== Exercise aim ==
Report each line of the records below that uses the word "localparam".

+++

==> config.mk <==
export PLATFORM = sky130hd
export DESIGN_NAME = restoring_divider
export DESIGN_NICKNAME = d
export VERILOG_FILES = /design/src/rtl/restoring_divider.sv
export SDC_FILE = /design/constraint.sdc
export NUM_CORES = 1
export LEC_CHECK = 0
export ABC_AREA = 1
export CORE_MARGIN = 1.5
export CORE_UTILIZATION = 45
export CTS_BUF_LIST = sky130_fd_sc_hd__clkbuf_4 sky130_fd_sc_hd__clkbuf_8
export CTS_CLUSTER_DIAMETER = 50
export DETAILED_ROUTE_END_ITERATION = 16
export PLACE_DENSITY = 0.71
export SYNTH_ARGS = -nofsm -noshare
export SYNTH_HDL_FRONTEND = slang
export SYNTH_SLANG_ARGS = --single-unit
==> constraint.sdc <==
create_clock -name clk_i -period 1.9 [get_ports clk_i]
set_input_delay 0.38 -clock clk_i [delete_from_list [all_inputs] [get_ports clk_i]]
set_output_delay 0.38 -clock clk_i [all_outputs]
set_load 0.02 [all_outputs]
==> src/rtl/restoring_divider.sv <==
// Multi-cycle unsigned restoring divider: one quotient bit per clock, trial
// subtraction through a carry-lookahead subtractor, start/done handshake.
module restoring_divider #(
   parameter int unsigned WIDTH = 8
) (
   input  logic             clk_i,
   input  logic             rst_ni,
   input  logic             start_i,
   input  logic [WIDTH-1:0] dividend_i,
   input  logic [WIDTH-1:0] divisor_i,
   output logic             busy_o,
   output logic             done_o,
   output logic [WIDTH-1:0] quotient_o,
   output logic [WIDTH-1:0] remainder_o,
   output logic             div_by_zero_o
);

   localparam int unsigned NG = WIDTH / 4 + 1;
   localparam int unsigned CW = $clog2(WIDTH + 1);

   typedef enum logic [1:0] {
      S_IDLE,
      S_RUN,
      S_DONE
   } state_e;

   state_e           state_q, state_d;
   logic [WIDTH-1:0] q_q, q_d;
   logic [WIDTH-1:0] d_q, d_d;
   logic [WIDTH:0]   r_q, r_d;
   logic [CW-1:0]    cnt_q, cnt_d;
   logic [WIDTH-1:0] quot_q, quot_d;
   logic [WIDTH-1:0] rem_q, rem_d;
   logic             dbz_q, dbz_d;

   logic [WIDTH:0]   t;
   logic [WIDTH:0]   sub_a, sub_b, sub_g, sub_p, sub_s;
   logic [WIDTH+1:0] bit_c;
   logic [NG-2:0]    grp_g, grp_p;
   logic [NG-1:0]    grp_c;
   logic             no_borrow;

   // R stays below D, so its MSB is always zero and only feeds this sink.
   logic unused_r_msb;
   assign unused_r_msb = r_q[WIDTH];

   // T - {0,D} as T + ~{0,D} + 1; full 4-bit groups below bit WIDTH, the
   // top group holds only bit WIDTH, group carries come from group G/P.
   always_comb begin
      t      = {r_q[WIDTH-1:0], q_q[WIDTH-1]};
      sub_a  = t;
      sub_b  = ~{1'b0, d_q};
      sub_g  = sub_a & sub_b;
      sub_p  = sub_a ^ sub_b;
      grp_g  = '0;
      grp_p  = '0;
      grp_c  = '0;
      bit_c  = '0;
      grp_c[0] = 1'b1;
      for (int unsigned k = 0; k < NG - 1; k++) begin
         grp_g[k] = sub_g[4*k+3]
                  | (sub_p[4*k+3] & sub_g[4*k+2])
                  | (sub_p[4*k+3] & sub_p[4*k+2] & sub_g[4*k+1])
                  | (sub_p[4*k+3] & sub_p[4*k+2] & sub_p[4*k+1] & sub_g[4*k]);
         grp_p[k] = &sub_p[4*k +: 4];
         grp_c[k+1] = grp_g[k] | (grp_p[k] & grp_c[k]);
         bit_c[4*k]   = grp_c[k];
         bit_c[4*k+1] = sub_g[4*k] | (sub_p[4*k] & grp_c[k]);
         bit_c[4*k+2] = sub_g[4*k+1]
                      | (sub_p[4*k+1] & sub_g[4*k])
                      | (sub_p[4*k+1] & sub_p[4*k] & grp_c[k]);
         bit_c[4*k+3] = sub_g[4*k+2]
                      | (sub_p[4*k+2] & sub_g[4*k+1])
                      | (sub_p[4*k+2] & sub_p[4*k+1] & sub_g[4*k])
                      | (sub_p[4*k+2] & sub_p[4*k+1] & sub_p[4*k] & grp_c[k]);
      end
      bit_c[WIDTH]   = grp_c[NG-1];
      bit_c[WIDTH+1] = sub_g[WIDTH] | (sub_p[WIDTH] & bit_c[WIDTH]);
      sub_s     = sub_p ^ bit_c[WIDTH:0];
      no_borrow = bit_c[WIDTH+1];
   end

   always_comb begin
      state_d = state_q;
      q_d     = q_q;
      d_d     = d_q;
      r_d     = r_q;
      cnt_d   = cnt_q;
      quot_d  = quot_q;
      rem_d   = rem_q;
      dbz_d   = dbz_q;
      case (state_q)
         S_IDLE, S_DONE: begin
            if (start_i) begin
               q_d   = dividend_i;
               d_d   = divisor_i;
               r_d   = '0;
               cnt_d = '0;
               if (divisor_i == '0) begin
                  state_d = S_DONE;
                  quot_d  = '1;
                  rem_d   = dividend_i;
                  dbz_d   = 1'b1;
               end else begin
                  state_d = S_RUN;
               end
            end else begin
               state_d = S_IDLE;
            end
         end
         S_RUN: begin
            r_d   = no_borrow ? sub_s : t;
            q_d   = {q_q[WIDTH-2:0], no_borrow};
            cnt_d = cnt_q + CW'(1);
            if (cnt_q == CW'(WIDTH - 1)) begin
               state_d = S_DONE;
               quot_d  = q_d;
               rem_d   = r_d[WIDTH-1:0];
               dbz_d   = 1'b0;
            end
         end
         default: state_d = S_IDLE;
      endcase
   end

   always_ff @(posedge clk_i or negedge rst_ni) begin
      if (!rst_ni) begin
         state_q <= S_IDLE;
         q_q     <= '0;
         d_q     <= '0;
         r_q     <= '0;
         cnt_q   <= '0;
         quot_q  <= '0;
         rem_q   <= '0;
         dbz_q   <= 1'b0;
      end else begin
         state_q <= state_d;
         q_q     <= q_d;
         d_q     <= d_d;
         r_q     <= r_d;
         cnt_q   <= cnt_d;
         quot_q  <= quot_d;
         rem_q   <= rem_d;
         dbz_q   <= dbz_d;
      end
   end

   assign busy_o        = (state_q == S_RUN);
   assign done_o        = (state_q == S_DONE);
   assign quotient_o    = quot_q;
   assign remainder_o   = rem_q;
   assign div_by_zero_o = dbz_q;

endmodule

==> impl_metrics.toml, run 1 <==
[yosys]
postSynthCellCount = 318
async_reset_ff_share_pct = 100
yosysMostFrequentCell = "nand2_1"
netlist.area_leader.share_pct = 45.3
syn_nets = 348
synth.distinct_cells = 36
syn-mean-instance-area_um2 = 8.16
synth_flop_cell = "dfrtp_1"
ys_warn_count = 0
synth_commonest_cells = "95 x nand2_1, 47 x dfrtp_1, 38 x inv_1"
ys_seq_elements = 47
synth_area_um2 = 2590
ys_top_cells_by_area = "dfrtp_1 45%, nand2_1 14%, inv_1 5.5%, ha_1 4.8%, o21ai_0 4.1%"
synth-edff-count = 0
synth_seq_area_share_pct = 45.3
yosys.area.top_type = "dfrtp_1"

[clocking]
clkTransAtPathRegs_ps = 90
clk-insertion-delay-late_ps = 310
cts-root-buf = "clkbuf_8"
cts.sinks = 47
numCtsBuffers = 5
postCtsHoldBufs = 0
htree_levels = 2
cts_tree = "yes"
clk_path_buf_depth = 2

[grt]
track_usage_pct = 20.0
grt_pass1_vias = 2094
grt_overflow = 0
grt_max_degree = 48
antenna_found_initial = 0
grt_pass1_wl_mm = 9.69

[layout]
drive_above_1_share_pct = 21.6
multi_input_area_um2 = 1290
post-route-util_pct = 61.2
fillers = 477
final_nets = 409
antenna_cells = 0
layoutNonFillerInstCount = 452
syn2layout_area_growth_pct = 30.8
seqCellArea_um2 = 1180
design_area_um2 = 3390

[die]
die_w_um = 78.9
core_um2 = 5540
die_height_um = 78.9
start_util_pct = 46.8
fp.dieArea_um2 = 6230
pin_count = 38
fp-row-count = 27

[timing]
setup_viol = 2
final_max_slew_viol_count = 0
relSlewSlack_pct = 60.3
fin_skew_ps = 9.80
hold_violations = 0
fmax_mhz = 522
post-route-min-period_ps = 1920
tightest_slew_ps = 595
rsz0062_at_grt = "yes"
worst_slack_ps = -15.8
fin_crit_sh_pct = 101
tns_ps = -29.2

[drt]
drt_iter0_drc = 107
wire_per_inst_um = 13.0
route.detailed.drc = 0
wirelength_mm = 5.87
dr.pass1.iters = 5
vias = 2236
via_per_inst = 4.95
ant_nets = 0

[power]
p_leak_nw = 1.72
power_density_nw_per_um2 = 2050
ir_worst_vdd_mv = 0.933

[placement]
place_ws_ps = -98.3
dp_cells = 436
gp_congestion = 0.817
io_buffers = 37
placed_area_um2 = 3140
dp_hpwl_mm = 4.23

[outcome]
violations = "negative setup slack"
status = "finished, violations left"

[setup_path]
cp.required_ps = 2100
crit_type = "reg2reg"
worstSetupEndpointType = "flip-flop"
startpoint_type = "flip-flop"
path_max_fanout = 3
cp.arrival_ps = 2120

[run]
maxCapViolations = 0

[min_path]
min_path_type = "in2async"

+++

== Answer space ==
   localparam int unsigned NG = WIDTH / 4 + 1;
   localparam int unsigned CW = $clog2(WIDTH + 1);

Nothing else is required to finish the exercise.